As the transformation in technology progresses, satellites have started to shrink dramatically. Instead of being the size of a truck, costing as much as $400 million, satellites now are often no larger than a microwave or even a loaf of bread which only costs $1 million or less. Moreover, they can be mass-produced in factories. As the size and cost decrease, their numbers have grown dramatically. The number of satellites in operation doubled from 1381 in 2015 to 3371 in 2020. In 2011, there were only 39 satellites launched that weighed less than 1,322 pounds or 600 kg. By 2017, that was 338, and by 2020, as SpaceX began putting up hundreds of its Starlink satellites designed to beam the Internet to rural areas, the number leapt to more than 1,200. This industry is predicted to continue its rapid growth as SpaceX and others put up constellations of thousands of satellites intended to serve areas without access to broadland.(Davenport, 2021)
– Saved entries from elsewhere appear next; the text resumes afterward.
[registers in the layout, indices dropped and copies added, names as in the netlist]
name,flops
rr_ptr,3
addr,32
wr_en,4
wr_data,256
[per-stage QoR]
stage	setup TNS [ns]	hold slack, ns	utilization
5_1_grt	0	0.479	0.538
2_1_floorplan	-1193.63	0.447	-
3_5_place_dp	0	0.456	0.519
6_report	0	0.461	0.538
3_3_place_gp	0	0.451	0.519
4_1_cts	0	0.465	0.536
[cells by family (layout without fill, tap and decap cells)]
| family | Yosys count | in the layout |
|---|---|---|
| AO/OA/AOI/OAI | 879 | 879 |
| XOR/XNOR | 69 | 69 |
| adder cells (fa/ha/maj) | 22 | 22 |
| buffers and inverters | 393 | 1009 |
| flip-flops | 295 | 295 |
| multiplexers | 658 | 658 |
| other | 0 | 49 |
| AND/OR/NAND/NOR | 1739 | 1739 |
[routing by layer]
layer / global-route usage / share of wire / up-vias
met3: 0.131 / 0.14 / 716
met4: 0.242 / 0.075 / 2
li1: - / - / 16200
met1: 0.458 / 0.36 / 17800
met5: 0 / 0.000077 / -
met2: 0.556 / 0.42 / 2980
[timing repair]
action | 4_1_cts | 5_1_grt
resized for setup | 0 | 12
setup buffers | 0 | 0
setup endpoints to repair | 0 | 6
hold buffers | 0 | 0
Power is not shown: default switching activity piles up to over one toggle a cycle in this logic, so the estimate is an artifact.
## src/rtl/fma16_pkg.sv

```systemverilog
// Shared types and constants for the fma16 issue/retire stage.
package fma16_pkg;

    typedef struct packed {
        logic [15:0] x;
        logic [15:0] y;
        logic [15:0] z;
        logic [3:0]  op;
        logic [1:0]  rm;
        logic        use_acc;
    } cmd_t;

    localparam int CMD_W = $bits(cmd_t);

    // Bit positions inside op = {mul, add, negp, negz}
    localparam int OP_MUL  = 3;
    localparam int OP_ADD  = 2;
    localparam int OP_NEGP = 1;
    localparam int OP_NEGZ = 0;

    localparam int FLG_NV = 3;
    localparam int FLG_OF = 2;
    localparam int FLG_UF = 1;
    localparam int FLG_NX = 0;

    localparam logic [1:0] RM_RZ  = 2'b00;
    localparam logic [1:0] RM_RNE = 2'b01;
    localparam logic [1:0] RM_RD  = 2'b10;
    localparam logic [1:0] RM_RU  = 2'b11;

    localparam logic [15:0] FP16_ZERO = 16'h0000;

endpackage

```

## src/rtl/fma16_cmd_fifo.sv

```systemverilog
// Command FIFO for fma16_issue_seq: DEPTH entries, extra-MSB pointers.
module fma16_cmd_fifo
    import fma16_pkg::*;
#(
    parameter int DEPTH = 4
) (
    input  logic             clk,
    input  logic             reset,
    input  logic             push,
    input  logic             pop,
    input  logic [CMD_W-1:0] wr_cmd,
    output logic [CMD_W-1:0] head,
    output logic             full,
    output logic             empty
);

    localparam int AW = $clog2(DEPTH);

    if (DEPTH < 2 || (DEPTH & (DEPTH - 1)) != 0) begin : g_depth_chk
        $error("fma16_cmd_fifo: DEPTH must be a power of 2 and >= 2");
    end

    logic [CMD_W-1:0] mem [DEPTH];
    logic [AW:0]      wr_ptr;
    logic [AW:0]      rd_ptr;

    // Storage is cleared too, so the head drives zeros after reset.
    always_ff @(posedge clk or posedge reset) begin
        if (reset) begin
            wr_ptr <= '0;
            rd_ptr <= '0;
            for (int i = 0; i < DEPTH; i++) begin
                mem[i] <= '0;
            end
        end else begin
            if (push) begin
                mem[wr_ptr[AW-1:0]] <= wr_cmd;
                wr_ptr <= wr_ptr + 1'b1;
            end
            if (pop) begin
                rd_ptr <= rd_ptr + 1'b1;
            end
        end
    end

    assign head  = mem[rd_ptr[AW-1:0]];
    assign empty = (wr_ptr == rd_ptr);
    assign full  = ((wr_ptr ^ rd_ptr) == {1'b1, {AW{1'b0}}});

endmodule

```

## src/rtl/fma16_issue_seq.sv

```systemverilog
// Issue/retire stage around the combinational fma16 datapath.
// Optional same-edge bypass when idle: define FMA16_ISSUE_BYPASS_EN.
module fma16_issue_seq
    import fma16_pkg::*;
#(
    parameter int DEPTH = 4
) (
    input  logic        clk,
    input  logic        reset,
    input  logic        in_valid,
    output logic        in_ready,
    input  logic [15:0] in_x,
    input  logic [15:0] in_y,
    input  logic [15:0] in_z,
    input  logic [3:0]  in_op,
    input  logic [1:0]  in_rm,
    input  logic        in_use_acc,
    output logic [15:0] fma_x,
    output logic [15:0] fma_y,
    output logic [15:0] fma_z,
    output logic        fma_mul,
    output logic        fma_add,
    output logic        fma_negp,
    output logic        fma_negz,
    output logic [1:0]  fma_rm,
    input  logic [15:0] fma_result,
    input  logic [3:0]  fma_flags,
    output logic        out_valid,
    input  logic        out_ready,
    output logic [15:0] out_result,
    output logic [3:0]  out_flags,
    output logic [15:0] acc_value,
    input  logic        acc_clr,
    output logic [3:0]  sticky_flags,
    input  logic        flags_clr
);

    cmd_t in_cmd;
    cmd_t head;
    cmd_t sel;

    logic full;
    logic empty;
    logic out_free;
    logic bypass;
    logic push;
    logic pop;
    logic issue;

    assign in_cmd = '{
        x:       in_x,
        y:       in_y,
        z:       in_z,
        op:      in_op,
        rm:      in_rm,
        use_acc: in_use_acc
    };

    fma16_cmd_fifo #(
        .DEPTH (DEPTH)
    ) u_fifo (
        .clk    (clk),
        .reset  (reset),
        .push   (push),
        .pop    (pop),
        .wr_cmd (in_cmd),
        .head   (head),
        .full   (full),
        .empty  (empty)
    );

    assign in_ready = !full;
    assign out_free = !out_valid || out_ready;

`ifdef FMA16_ISSUE_BYPASS_EN
    assign bypass = empty && out_free && in_valid;
`else
    assign bypass = 1'b0;
`endif

    assign push  = in_valid && in_ready && !bypass;
    assign pop   = !empty && out_free;
    assign issue = pop || bypass;
    assign sel   = bypass ? in_cmd : head;

    // Accumulator chaining replaces z and forces the addend on.
    assign fma_x    = sel.x;
    assign fma_y    = sel.y;
    assign fma_z    = sel.use_acc ? acc_value : sel.z;
    assign fma_mul  = sel.op[OP_MUL];
    assign fma_add  = sel.op[OP_ADD] | sel.use_acc;
    assign fma_negp = sel.op[OP_NEGP];
    assign fma_negz = sel.op[OP_NEGZ];
    assign fma_rm   = sel.rm;

    always_ff @(posedge clk or posedge reset) begin
        if (reset) begin
            out_valid  <= 1'b0;
            out_result <= FP16_ZERO;
            out_flags  <= '0;
        end else if (issue) begin
            out_valid  <= 1'b1;
            out_result <= fma_result;
            out_flags  <= fma_flags;
        end else if (out_ready) begin
            out_valid  <= 1'b0;
        end
    end

    always_ff @(posedge clk or posedge reset) begin
        if (reset) begin
            acc_value <= FP16_ZERO;
        end else if (acc_clr) begin
            acc_value <= FP16_ZERO;
        end else if (issue) begin
            acc_value <= fma_result;
        end
    end

    // A clear on a retire edge keeps the retiring op's flags.
    always_ff @(posedge clk or posedge reset) begin
        if (reset) begin
            sticky_flags <= '0;
        end else if (flags_clr) begin
            sticky_flags <= issue ? fma_flags : 4'b0000;
        end else if (issue) begin
            sticky_flags <= sticky_flags | fma_flags;
        end
    end

endmodule

```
Compared to a traditional satellite, a nanosatellite(even smaller than a microsatellite) can have the following advantages:

  1. Smaller in size. A nanosatellite is only 1-10kg but a traditional satellite can vary between 500kg-1000kg. 
  2. Lower prices. Depending on specifications, a nanosatellite can be built and placed in orbit for 500,000 euros. In comparison, the cost of a conventional satellite can be as high as 500 million euros. As a result, if a nanosatellite fails or lost, the cost would be a lot more reasonable than large ones. 
  3. Easier to develop. An average or large satellite requires between 5-15 years to develop and implement in proper orbit in the traditional satellite industry. However, the need for the cycle of upgrading satellite functions is much shorter than before when telecommunications technologies are constantly evolving. Plus, it is almost impossible to constantly update and upgrade large satellites, even when a new opportunity arises. But a nanosatellite only needs less than 8 months to manufacture and implement in orbit. (Alén Space, 2021)

The European Space Agency is leading the way in microsatellite operations with its PROBA program, but they are not alone. Because of the characteristics of small satellites, small countries have begun similar programs. Nigeria and Turkey, not normally known as leaders in the aerospace industry, both recently began such projects, with microsatellites launched from Russia in September; others, including Thailand and Vietnam, may soon do the same. Private companies like SpaceX, AAC Clyde Space, and Planet have all started developing tiny satellites. In the early years of man’s forays into space, the satellite game was a clash of superpowers. Today, smaller nations and private interests are increasingly involved(The Editors of The New Atlantis, 2020)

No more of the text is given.